The data:

----

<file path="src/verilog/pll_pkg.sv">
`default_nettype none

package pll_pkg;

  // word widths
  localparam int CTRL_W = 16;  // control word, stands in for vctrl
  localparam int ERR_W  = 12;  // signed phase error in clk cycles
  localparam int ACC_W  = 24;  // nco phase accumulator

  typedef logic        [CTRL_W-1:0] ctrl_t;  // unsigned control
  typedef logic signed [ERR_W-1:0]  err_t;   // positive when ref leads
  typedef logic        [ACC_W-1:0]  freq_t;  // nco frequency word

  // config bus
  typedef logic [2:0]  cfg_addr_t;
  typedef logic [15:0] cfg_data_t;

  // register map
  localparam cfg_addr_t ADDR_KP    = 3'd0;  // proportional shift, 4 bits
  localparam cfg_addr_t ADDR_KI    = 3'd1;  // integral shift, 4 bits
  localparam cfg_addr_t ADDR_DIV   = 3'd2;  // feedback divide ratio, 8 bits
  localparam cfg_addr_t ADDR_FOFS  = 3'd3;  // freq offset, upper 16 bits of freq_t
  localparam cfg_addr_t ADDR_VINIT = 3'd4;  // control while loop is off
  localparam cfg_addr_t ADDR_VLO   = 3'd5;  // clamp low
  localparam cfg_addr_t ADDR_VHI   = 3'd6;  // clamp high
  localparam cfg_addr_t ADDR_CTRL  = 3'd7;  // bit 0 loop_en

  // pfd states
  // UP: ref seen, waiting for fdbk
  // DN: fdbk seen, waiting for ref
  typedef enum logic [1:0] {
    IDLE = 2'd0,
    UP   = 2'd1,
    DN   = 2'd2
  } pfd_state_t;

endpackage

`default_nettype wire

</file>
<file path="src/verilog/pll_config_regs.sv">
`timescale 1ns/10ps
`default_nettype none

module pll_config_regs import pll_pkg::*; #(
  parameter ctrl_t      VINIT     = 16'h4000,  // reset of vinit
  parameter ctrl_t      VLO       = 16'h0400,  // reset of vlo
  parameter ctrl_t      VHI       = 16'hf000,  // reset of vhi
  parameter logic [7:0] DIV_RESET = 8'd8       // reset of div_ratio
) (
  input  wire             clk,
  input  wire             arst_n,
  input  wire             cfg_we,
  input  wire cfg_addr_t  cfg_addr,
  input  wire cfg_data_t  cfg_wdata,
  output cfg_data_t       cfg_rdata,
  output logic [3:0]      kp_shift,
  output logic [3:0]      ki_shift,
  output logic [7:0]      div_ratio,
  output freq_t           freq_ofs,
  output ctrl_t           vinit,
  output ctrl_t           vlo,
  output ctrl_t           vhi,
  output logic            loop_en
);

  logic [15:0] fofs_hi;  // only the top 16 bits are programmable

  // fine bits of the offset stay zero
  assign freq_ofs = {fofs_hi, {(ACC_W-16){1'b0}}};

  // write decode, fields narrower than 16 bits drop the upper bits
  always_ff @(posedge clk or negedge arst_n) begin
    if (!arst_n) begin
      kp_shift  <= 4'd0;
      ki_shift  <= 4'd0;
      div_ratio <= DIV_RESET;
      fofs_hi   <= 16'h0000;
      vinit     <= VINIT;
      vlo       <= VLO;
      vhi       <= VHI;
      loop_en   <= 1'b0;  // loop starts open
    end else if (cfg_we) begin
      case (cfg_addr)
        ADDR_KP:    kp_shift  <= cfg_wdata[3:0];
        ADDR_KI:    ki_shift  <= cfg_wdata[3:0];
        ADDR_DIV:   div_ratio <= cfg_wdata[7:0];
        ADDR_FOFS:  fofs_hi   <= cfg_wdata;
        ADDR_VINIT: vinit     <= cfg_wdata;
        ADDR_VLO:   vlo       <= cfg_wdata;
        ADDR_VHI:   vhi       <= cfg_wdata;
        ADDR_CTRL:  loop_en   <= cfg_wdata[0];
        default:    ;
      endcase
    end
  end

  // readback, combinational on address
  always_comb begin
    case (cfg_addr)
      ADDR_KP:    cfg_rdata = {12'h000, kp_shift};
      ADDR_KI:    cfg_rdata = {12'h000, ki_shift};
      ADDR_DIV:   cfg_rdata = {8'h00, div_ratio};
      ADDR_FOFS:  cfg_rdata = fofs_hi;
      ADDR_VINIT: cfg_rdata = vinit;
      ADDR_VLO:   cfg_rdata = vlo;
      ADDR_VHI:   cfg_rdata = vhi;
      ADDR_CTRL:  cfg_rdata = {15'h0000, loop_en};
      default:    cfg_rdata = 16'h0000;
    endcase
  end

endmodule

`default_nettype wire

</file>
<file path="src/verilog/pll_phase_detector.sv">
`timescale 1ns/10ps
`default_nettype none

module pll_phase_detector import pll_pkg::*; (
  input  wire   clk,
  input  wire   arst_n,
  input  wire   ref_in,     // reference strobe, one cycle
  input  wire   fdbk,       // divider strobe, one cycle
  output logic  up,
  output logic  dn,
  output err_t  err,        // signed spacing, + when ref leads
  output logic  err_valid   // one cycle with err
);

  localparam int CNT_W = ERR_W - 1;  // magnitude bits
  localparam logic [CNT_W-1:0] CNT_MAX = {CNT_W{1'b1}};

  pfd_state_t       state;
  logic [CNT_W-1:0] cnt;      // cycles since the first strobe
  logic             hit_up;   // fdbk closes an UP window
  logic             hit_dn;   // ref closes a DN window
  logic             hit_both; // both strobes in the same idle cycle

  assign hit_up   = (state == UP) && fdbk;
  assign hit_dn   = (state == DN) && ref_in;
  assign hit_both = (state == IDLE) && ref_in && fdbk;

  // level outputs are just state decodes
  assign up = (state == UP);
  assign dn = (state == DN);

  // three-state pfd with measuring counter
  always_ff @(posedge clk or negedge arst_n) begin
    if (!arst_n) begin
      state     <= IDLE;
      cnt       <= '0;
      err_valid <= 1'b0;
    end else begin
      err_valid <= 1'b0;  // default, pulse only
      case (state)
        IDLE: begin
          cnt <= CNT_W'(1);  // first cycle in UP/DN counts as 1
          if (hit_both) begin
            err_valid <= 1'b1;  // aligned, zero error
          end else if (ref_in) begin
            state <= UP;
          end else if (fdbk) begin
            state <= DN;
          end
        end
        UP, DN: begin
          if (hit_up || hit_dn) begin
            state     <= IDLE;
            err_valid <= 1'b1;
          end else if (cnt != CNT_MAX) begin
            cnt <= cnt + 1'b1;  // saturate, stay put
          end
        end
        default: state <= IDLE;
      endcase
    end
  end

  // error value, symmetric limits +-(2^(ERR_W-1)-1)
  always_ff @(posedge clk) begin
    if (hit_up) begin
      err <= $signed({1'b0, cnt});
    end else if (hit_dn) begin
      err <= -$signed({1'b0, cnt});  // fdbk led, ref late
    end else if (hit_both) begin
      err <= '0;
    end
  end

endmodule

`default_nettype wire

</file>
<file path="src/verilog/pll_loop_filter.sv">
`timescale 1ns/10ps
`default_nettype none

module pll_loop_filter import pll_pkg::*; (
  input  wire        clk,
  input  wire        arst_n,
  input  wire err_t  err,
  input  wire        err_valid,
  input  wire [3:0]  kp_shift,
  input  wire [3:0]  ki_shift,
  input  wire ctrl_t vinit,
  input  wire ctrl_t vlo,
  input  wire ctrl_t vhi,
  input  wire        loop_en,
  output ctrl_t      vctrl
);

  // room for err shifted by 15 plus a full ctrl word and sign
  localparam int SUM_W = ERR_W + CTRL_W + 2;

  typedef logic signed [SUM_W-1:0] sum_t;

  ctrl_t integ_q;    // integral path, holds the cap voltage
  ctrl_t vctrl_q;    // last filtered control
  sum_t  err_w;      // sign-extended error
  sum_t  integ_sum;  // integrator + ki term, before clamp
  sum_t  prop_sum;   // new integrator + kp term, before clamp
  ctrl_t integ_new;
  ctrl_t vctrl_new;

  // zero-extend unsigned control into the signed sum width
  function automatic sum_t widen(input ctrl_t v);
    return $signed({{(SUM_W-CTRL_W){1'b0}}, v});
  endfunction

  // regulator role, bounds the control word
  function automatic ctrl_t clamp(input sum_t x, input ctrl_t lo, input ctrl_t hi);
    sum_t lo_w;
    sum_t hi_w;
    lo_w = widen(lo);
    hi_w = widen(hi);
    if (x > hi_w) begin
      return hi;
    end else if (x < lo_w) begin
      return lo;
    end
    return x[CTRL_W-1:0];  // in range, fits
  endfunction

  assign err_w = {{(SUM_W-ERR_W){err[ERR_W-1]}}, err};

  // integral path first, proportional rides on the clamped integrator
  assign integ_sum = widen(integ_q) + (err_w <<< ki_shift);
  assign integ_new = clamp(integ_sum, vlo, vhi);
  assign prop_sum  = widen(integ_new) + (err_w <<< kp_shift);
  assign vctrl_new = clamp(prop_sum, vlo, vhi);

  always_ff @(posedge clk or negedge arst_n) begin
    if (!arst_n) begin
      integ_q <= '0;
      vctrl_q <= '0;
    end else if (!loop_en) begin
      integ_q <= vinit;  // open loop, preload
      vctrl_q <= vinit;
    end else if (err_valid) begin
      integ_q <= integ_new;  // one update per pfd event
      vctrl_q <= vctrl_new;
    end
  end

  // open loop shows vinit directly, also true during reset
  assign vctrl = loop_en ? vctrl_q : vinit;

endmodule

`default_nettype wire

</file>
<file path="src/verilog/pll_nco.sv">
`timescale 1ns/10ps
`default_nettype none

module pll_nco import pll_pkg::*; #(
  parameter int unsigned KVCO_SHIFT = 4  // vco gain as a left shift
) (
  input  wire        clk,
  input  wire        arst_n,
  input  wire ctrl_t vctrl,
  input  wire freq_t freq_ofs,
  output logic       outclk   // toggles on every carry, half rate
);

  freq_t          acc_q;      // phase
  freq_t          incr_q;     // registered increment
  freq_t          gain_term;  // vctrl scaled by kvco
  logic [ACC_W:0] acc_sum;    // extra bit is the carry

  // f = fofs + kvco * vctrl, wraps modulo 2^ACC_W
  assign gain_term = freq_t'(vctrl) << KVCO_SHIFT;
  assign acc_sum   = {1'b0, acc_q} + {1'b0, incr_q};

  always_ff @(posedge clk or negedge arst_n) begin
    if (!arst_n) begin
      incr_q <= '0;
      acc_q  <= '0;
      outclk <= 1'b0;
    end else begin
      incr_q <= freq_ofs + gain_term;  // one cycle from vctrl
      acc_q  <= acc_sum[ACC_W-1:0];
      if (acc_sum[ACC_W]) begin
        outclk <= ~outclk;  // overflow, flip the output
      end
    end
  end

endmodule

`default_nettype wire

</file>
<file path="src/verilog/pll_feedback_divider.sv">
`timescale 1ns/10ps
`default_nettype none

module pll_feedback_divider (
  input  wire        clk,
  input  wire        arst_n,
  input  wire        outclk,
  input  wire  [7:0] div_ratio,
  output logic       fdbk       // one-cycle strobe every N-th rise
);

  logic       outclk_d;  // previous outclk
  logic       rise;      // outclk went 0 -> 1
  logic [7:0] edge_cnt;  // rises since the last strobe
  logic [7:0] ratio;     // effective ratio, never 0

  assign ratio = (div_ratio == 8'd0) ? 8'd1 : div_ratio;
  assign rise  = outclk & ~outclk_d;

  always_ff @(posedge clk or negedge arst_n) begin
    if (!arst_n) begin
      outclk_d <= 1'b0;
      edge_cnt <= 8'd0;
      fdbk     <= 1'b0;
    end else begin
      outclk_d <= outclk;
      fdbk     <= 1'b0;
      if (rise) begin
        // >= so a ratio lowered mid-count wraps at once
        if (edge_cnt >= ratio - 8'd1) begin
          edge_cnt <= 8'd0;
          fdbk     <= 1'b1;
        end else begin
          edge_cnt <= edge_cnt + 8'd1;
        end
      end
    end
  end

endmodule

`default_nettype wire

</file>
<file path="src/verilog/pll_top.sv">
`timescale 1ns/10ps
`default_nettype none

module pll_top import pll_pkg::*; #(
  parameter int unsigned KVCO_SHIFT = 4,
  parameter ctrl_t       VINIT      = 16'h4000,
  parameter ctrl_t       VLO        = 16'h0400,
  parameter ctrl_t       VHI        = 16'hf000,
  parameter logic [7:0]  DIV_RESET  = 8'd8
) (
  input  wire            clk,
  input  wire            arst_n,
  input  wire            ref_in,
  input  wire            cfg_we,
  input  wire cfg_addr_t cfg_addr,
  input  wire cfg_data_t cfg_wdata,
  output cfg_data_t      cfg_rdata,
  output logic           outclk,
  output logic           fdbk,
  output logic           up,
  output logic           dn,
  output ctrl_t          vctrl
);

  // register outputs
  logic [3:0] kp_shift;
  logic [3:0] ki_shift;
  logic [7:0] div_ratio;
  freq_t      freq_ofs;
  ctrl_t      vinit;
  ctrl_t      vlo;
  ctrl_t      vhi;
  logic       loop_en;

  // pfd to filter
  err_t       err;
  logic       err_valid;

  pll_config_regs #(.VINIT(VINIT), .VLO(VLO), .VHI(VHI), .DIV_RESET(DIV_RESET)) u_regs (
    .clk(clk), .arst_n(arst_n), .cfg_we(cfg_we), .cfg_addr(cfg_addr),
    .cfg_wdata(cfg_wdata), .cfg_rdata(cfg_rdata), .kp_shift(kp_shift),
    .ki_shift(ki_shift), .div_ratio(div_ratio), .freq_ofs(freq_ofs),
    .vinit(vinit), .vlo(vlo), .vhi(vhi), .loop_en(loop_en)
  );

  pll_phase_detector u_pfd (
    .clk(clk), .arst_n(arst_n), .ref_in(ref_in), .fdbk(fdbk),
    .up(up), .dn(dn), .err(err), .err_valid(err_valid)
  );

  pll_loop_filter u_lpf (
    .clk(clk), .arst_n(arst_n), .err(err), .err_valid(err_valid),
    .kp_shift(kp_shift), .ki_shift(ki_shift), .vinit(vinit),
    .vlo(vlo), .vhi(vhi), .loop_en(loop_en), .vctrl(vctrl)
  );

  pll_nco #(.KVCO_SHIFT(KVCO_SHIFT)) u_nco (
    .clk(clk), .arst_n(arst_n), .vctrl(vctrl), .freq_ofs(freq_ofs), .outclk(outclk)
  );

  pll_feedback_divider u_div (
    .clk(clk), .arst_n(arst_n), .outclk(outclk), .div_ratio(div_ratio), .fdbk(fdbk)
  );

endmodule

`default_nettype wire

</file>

----

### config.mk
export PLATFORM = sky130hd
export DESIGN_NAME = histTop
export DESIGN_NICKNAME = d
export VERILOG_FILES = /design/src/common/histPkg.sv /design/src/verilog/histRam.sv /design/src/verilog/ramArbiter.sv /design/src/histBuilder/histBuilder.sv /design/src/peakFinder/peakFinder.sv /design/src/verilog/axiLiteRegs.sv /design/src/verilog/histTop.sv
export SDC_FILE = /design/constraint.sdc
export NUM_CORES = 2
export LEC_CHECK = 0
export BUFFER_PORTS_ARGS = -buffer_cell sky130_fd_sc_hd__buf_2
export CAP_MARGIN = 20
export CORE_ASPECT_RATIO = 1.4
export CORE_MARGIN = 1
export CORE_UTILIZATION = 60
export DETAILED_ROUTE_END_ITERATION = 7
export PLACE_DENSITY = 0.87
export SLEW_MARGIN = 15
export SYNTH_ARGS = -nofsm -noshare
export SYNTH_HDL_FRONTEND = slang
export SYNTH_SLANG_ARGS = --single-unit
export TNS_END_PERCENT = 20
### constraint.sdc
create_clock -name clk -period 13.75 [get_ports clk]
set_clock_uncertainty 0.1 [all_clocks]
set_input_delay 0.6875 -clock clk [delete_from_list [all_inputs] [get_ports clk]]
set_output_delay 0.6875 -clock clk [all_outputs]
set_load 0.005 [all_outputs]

----

Copy out whichever lines of the listing contain the word "upper".

  localparam cfg_addr_t ADDR_FOFS  = 3'd3;  // freq offset, upper 16 bits of freq_t
  // write decode, fields narrower than 16 bits drop the upper bits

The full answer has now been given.